The Wounded Warrior Project is working to rebuild trust with its donors and veterans.
The veterans charity group fired CEO Steven Nardizzi and COO Al Giordano late last week, following a January CBS News investigation that reported on dozens of former employees who described lavish spending on conferences, meetings and parties.
After subsequently conducting its own review and speaking with former and current employees, chairman Anthony Odierno said the board "felt it was best for the organization to make a change in the leadership."
Odierno, who has been on the board of directors since 2009 and serving as chairman since 2014, is now leading the search for a permanent chief executive.
"It opened opportunities for us to strengthen some policies, to strengthen some controls around expenses so we will do that," Odierno said on "CBS This Morning" Monday. "And we also felt that there were certain judgment decisions that could've been made better, which is why we ultimately decided that a change should be made."
- Part 1: Wounded Warrior Project accused of wasting donation money
- Part 2: Ex-employee: Wounded Warrior Project conduct "makes me sick"
- Part 3: Charity watchdogs question Wounded Warrior's spending on vets
From public records, CBS News found that the charity spent only 60 percent of donations on vets. Odierno disputed the figure, claiming the organization spends about 80 percent. But that number includes expenses spent on promotional items, direct response advertising and postage costs, which charity watch groups do not consider programming.
Odierno defended the spending, saying, "Raising awareness is a very important part of our mission and it's always been an important part of our our mission and I think that's what connects the American people with our service men and women who are coming back."
Since its initial investigation, CBS News' investigative producers have now spoken with nearly 100 former Wounded Warriors Project employees. Many expressed fear of speaking out about lavish spending and a toxic culture, and several say they were fired for doing so.
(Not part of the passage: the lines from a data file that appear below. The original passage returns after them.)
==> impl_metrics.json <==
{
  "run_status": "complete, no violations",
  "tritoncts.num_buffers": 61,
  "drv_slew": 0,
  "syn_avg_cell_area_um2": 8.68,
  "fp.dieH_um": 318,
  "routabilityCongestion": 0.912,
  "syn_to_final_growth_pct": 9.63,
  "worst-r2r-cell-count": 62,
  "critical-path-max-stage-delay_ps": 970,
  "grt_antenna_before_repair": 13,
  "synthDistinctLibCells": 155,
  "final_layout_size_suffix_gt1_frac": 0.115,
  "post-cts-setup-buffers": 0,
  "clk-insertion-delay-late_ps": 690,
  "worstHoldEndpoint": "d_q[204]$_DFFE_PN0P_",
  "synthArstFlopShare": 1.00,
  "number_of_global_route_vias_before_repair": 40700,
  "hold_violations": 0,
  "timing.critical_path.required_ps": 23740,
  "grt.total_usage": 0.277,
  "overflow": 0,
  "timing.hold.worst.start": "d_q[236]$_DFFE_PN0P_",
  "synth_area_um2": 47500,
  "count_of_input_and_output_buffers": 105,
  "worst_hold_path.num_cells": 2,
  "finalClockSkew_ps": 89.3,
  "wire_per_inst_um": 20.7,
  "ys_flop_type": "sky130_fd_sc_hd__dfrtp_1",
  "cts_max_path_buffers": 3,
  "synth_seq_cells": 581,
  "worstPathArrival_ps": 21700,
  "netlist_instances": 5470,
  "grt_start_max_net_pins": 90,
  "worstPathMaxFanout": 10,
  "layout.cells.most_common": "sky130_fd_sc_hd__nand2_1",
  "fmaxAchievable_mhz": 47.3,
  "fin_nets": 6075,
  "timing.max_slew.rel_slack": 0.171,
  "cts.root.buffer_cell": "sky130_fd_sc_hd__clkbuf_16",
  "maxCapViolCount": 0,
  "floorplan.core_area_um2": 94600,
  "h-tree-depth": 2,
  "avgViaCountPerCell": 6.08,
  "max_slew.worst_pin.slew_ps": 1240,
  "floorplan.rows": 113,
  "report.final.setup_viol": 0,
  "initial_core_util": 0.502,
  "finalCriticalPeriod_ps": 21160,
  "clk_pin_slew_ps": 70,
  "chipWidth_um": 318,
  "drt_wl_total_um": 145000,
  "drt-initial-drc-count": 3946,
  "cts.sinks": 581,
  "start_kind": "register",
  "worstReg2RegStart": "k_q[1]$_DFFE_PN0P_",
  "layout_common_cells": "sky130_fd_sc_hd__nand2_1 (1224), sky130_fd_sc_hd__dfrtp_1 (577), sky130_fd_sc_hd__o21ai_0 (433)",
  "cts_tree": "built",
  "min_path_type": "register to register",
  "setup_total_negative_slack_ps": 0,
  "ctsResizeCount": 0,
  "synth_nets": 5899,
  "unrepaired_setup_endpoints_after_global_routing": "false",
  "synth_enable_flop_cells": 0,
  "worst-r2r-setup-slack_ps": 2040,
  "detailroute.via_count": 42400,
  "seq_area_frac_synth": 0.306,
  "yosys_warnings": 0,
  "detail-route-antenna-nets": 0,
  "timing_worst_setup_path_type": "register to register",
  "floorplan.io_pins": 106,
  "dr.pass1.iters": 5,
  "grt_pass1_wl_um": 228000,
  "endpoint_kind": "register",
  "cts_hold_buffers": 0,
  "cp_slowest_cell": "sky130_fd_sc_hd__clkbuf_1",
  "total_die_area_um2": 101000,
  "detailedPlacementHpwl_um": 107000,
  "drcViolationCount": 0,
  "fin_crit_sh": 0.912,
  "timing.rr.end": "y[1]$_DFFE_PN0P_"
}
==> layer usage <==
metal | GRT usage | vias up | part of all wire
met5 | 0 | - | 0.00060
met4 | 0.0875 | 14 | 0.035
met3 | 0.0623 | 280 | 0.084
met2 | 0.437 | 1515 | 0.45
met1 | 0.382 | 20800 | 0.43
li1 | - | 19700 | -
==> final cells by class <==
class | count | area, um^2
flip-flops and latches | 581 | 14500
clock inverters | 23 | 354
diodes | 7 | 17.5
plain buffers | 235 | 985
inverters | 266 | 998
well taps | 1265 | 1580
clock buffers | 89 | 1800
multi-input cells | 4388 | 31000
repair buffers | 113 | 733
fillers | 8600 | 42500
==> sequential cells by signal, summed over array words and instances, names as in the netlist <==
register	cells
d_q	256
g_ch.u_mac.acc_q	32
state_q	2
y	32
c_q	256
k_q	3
Odierno admitted that the workplace culture was a factor in the board's decision for a new leadership.
Odierno, a retired U.S. Army captain himself, received help from the Wounded Warriors Project when he was injured in 2004. As it had done for him, he said the charity group was now getting its focus "solely back on serving our wounded warriors, their caregivers and their families."
Odierno has put together a committee to conduct the search for a new chief executive.
"We're going to consider any and all candidates that we think is the best fit for this organization and will keep this organization forward and serving the needs to come because the thing about those who have been wounded is they're going to be living, in many cases, with these injuries for 10, 20 and 30 years, and Wounded Warrior Project needs to be there to serve them," Odierno said.